DIRECTIONS. Using the entries below, write out the line with "Die extent in", the line with "Fin crit share", and every line in between, exactly as each is written.

------------------------------------

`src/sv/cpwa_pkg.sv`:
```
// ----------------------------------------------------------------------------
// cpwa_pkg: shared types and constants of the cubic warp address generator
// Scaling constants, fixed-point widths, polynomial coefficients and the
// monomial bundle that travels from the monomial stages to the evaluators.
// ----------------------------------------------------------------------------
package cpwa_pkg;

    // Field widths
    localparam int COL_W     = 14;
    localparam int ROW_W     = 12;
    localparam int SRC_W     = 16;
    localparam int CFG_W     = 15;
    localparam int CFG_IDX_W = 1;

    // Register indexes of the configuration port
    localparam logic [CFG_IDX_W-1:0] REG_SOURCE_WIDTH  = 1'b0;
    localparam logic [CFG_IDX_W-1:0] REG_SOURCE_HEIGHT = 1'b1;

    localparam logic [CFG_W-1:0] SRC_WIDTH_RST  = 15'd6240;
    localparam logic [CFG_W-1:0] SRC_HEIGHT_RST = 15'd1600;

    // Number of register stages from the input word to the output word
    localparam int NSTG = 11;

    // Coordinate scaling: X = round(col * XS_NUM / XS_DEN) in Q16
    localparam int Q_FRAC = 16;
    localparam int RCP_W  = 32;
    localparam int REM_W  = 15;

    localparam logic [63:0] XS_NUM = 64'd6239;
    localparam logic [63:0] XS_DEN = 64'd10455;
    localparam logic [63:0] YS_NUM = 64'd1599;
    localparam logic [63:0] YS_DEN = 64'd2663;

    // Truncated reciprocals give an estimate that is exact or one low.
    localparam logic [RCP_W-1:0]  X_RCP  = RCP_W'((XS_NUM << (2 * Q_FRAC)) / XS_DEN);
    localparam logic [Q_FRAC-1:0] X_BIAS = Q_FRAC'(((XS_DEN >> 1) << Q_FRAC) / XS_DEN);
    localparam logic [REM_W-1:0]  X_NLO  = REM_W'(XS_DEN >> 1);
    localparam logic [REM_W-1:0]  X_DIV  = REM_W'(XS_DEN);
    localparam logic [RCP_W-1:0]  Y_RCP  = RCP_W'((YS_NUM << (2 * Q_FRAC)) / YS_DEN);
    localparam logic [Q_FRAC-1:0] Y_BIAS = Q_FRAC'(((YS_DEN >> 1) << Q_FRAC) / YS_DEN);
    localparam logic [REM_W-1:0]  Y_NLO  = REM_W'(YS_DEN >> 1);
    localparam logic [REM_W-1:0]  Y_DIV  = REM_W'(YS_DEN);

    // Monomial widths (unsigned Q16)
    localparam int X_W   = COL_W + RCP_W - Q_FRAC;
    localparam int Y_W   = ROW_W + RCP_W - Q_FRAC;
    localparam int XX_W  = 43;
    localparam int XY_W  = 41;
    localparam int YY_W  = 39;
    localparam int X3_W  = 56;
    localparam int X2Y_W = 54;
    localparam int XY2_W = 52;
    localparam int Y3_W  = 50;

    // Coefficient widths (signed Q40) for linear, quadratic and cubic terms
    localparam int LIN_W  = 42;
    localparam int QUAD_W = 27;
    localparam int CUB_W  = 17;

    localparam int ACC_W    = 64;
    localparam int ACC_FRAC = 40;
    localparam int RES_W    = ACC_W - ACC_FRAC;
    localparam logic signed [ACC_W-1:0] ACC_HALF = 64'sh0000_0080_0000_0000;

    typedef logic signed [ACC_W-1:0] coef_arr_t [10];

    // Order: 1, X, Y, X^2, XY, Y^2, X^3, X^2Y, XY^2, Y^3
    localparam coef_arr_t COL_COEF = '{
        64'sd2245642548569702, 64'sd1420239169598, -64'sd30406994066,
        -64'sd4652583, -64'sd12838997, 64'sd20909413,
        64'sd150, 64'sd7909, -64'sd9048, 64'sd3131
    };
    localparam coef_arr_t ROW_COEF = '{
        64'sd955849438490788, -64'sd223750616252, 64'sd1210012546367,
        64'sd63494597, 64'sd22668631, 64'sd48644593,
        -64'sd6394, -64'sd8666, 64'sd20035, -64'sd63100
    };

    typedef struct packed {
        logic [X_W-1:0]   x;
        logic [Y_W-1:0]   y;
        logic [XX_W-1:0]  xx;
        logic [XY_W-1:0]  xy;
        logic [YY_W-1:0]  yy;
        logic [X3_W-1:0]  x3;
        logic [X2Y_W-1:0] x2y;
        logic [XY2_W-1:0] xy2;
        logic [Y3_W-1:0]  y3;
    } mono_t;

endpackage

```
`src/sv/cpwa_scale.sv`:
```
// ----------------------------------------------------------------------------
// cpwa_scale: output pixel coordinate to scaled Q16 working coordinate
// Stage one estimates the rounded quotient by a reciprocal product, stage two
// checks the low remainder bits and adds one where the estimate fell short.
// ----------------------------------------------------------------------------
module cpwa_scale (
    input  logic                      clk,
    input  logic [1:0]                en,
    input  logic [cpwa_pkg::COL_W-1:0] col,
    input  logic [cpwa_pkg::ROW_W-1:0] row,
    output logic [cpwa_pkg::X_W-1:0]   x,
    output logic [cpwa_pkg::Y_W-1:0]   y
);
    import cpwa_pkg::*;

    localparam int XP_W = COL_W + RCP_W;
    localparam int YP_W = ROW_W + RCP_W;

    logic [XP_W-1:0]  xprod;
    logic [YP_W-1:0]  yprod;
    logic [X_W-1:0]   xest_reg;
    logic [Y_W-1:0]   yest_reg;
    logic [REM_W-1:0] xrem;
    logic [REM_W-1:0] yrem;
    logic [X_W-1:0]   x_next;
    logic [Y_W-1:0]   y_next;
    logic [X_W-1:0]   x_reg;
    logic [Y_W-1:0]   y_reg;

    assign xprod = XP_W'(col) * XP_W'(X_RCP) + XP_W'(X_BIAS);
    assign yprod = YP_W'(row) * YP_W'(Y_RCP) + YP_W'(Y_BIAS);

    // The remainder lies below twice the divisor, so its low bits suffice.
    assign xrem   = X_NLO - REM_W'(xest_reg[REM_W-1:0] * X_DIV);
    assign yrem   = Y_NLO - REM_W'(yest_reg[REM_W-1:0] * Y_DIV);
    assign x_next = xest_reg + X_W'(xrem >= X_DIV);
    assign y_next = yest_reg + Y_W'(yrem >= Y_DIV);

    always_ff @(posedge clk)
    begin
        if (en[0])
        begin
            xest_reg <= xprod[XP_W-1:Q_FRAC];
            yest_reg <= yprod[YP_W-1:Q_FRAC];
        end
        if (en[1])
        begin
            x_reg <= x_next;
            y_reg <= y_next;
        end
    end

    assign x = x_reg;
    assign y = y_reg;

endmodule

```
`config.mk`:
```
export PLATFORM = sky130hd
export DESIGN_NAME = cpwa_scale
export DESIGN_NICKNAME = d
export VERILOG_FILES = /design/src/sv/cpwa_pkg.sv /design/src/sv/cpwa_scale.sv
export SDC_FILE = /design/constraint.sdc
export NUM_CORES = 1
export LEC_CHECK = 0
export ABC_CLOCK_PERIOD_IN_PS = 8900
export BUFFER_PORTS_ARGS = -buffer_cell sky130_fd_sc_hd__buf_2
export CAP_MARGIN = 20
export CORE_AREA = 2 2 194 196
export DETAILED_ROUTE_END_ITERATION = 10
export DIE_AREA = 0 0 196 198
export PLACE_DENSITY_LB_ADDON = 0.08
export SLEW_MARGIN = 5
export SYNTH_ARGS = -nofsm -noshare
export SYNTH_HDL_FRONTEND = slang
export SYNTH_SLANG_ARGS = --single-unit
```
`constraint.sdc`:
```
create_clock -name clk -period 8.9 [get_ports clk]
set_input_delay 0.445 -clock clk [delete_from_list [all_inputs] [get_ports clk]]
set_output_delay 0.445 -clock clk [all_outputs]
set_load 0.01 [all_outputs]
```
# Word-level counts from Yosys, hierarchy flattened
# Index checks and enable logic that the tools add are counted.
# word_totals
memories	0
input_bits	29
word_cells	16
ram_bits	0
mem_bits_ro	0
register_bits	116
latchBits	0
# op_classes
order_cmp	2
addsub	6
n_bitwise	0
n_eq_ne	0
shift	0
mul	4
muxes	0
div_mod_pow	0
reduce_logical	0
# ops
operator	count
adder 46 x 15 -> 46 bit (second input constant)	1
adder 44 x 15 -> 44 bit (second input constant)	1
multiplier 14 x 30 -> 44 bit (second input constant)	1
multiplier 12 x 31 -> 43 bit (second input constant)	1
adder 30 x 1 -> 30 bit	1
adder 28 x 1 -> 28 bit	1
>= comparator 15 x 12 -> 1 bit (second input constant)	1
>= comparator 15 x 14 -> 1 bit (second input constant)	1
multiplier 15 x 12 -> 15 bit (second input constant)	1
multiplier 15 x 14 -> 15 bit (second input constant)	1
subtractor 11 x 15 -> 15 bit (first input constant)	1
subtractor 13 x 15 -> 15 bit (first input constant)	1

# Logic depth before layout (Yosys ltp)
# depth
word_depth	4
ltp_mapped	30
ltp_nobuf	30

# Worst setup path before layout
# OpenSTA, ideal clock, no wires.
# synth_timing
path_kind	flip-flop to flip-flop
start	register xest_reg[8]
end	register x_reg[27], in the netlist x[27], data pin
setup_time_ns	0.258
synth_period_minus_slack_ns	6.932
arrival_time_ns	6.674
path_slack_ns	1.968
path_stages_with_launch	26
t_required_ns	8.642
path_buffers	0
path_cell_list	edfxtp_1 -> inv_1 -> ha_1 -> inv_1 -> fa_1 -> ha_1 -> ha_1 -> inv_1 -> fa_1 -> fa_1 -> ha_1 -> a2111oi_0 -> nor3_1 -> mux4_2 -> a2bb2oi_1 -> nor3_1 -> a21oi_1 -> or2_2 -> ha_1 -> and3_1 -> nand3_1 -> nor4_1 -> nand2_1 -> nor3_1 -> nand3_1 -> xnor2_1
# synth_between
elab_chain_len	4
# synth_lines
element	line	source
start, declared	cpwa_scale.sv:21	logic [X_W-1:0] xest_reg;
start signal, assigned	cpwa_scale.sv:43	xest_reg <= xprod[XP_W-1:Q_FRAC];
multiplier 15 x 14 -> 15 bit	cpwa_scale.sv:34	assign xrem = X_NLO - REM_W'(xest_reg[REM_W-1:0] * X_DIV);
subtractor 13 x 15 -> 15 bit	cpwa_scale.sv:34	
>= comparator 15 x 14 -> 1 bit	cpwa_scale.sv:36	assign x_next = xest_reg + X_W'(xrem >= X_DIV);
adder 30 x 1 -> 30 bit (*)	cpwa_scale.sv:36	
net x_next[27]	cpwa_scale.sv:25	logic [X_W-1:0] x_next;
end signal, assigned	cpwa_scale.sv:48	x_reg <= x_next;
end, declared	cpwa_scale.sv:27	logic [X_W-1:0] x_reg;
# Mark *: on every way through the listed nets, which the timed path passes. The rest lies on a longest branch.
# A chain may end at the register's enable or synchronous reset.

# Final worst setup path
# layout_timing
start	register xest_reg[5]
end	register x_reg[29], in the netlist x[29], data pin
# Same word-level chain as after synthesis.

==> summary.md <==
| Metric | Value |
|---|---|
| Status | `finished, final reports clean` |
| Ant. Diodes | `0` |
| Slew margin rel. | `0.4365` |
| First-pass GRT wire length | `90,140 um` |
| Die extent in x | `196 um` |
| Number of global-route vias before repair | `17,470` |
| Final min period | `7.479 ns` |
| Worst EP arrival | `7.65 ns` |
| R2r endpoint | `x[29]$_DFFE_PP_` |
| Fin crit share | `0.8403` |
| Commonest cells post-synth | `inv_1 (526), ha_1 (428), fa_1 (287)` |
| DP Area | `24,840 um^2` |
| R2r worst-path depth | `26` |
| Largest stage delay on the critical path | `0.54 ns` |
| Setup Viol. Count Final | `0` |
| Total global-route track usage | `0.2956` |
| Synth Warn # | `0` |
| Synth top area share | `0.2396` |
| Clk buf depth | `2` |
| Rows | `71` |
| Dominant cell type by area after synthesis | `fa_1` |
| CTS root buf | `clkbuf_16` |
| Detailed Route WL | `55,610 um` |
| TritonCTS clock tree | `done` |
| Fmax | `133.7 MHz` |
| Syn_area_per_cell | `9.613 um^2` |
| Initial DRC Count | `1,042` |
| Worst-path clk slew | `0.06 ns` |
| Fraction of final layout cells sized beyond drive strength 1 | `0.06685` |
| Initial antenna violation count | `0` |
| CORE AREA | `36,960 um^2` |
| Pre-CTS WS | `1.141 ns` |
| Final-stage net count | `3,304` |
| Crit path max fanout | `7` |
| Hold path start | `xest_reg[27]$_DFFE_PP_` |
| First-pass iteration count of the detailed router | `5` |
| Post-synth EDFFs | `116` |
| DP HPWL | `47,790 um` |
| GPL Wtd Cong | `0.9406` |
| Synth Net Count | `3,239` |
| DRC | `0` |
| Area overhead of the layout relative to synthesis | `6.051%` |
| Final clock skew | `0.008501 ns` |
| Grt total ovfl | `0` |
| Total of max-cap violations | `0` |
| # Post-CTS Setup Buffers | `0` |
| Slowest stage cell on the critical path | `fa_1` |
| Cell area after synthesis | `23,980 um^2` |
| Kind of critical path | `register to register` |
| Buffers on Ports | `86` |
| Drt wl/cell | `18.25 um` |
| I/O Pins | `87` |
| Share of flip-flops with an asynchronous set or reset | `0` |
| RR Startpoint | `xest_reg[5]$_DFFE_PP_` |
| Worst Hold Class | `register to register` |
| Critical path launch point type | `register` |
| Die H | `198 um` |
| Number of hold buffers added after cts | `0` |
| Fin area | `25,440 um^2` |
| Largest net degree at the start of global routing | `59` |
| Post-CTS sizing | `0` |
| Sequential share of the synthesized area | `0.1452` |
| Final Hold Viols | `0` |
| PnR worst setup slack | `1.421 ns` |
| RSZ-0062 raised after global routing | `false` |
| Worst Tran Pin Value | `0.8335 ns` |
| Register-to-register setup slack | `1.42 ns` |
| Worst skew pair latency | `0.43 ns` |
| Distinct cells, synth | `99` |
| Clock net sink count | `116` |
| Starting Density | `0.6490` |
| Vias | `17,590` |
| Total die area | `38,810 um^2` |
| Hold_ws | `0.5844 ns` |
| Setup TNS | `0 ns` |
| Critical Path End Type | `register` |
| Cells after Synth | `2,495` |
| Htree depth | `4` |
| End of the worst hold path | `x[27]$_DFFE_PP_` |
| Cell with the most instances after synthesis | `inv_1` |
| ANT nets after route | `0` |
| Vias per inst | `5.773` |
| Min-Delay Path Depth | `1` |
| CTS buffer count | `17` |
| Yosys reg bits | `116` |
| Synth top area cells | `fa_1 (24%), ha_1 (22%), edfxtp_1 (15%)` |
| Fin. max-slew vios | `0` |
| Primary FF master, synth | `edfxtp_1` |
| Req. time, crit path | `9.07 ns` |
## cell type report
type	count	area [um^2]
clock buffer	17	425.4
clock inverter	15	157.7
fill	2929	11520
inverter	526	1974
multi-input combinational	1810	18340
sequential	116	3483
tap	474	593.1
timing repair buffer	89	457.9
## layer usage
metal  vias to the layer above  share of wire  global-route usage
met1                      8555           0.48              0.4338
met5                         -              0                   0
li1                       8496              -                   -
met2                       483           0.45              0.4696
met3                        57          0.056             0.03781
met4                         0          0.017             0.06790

------------------------------------

WRITTEN RESPONSE.
| Die extent in x | `196 um` |
| Number of global-route vias before repair | `17,470` |
| Final min period | `7.479 ns` |
| Worst EP arrival | `7.65 ns` |
| R2r endpoint | `x[29]$_DFFE_PP_` |
| Fin crit share | `0.8403` |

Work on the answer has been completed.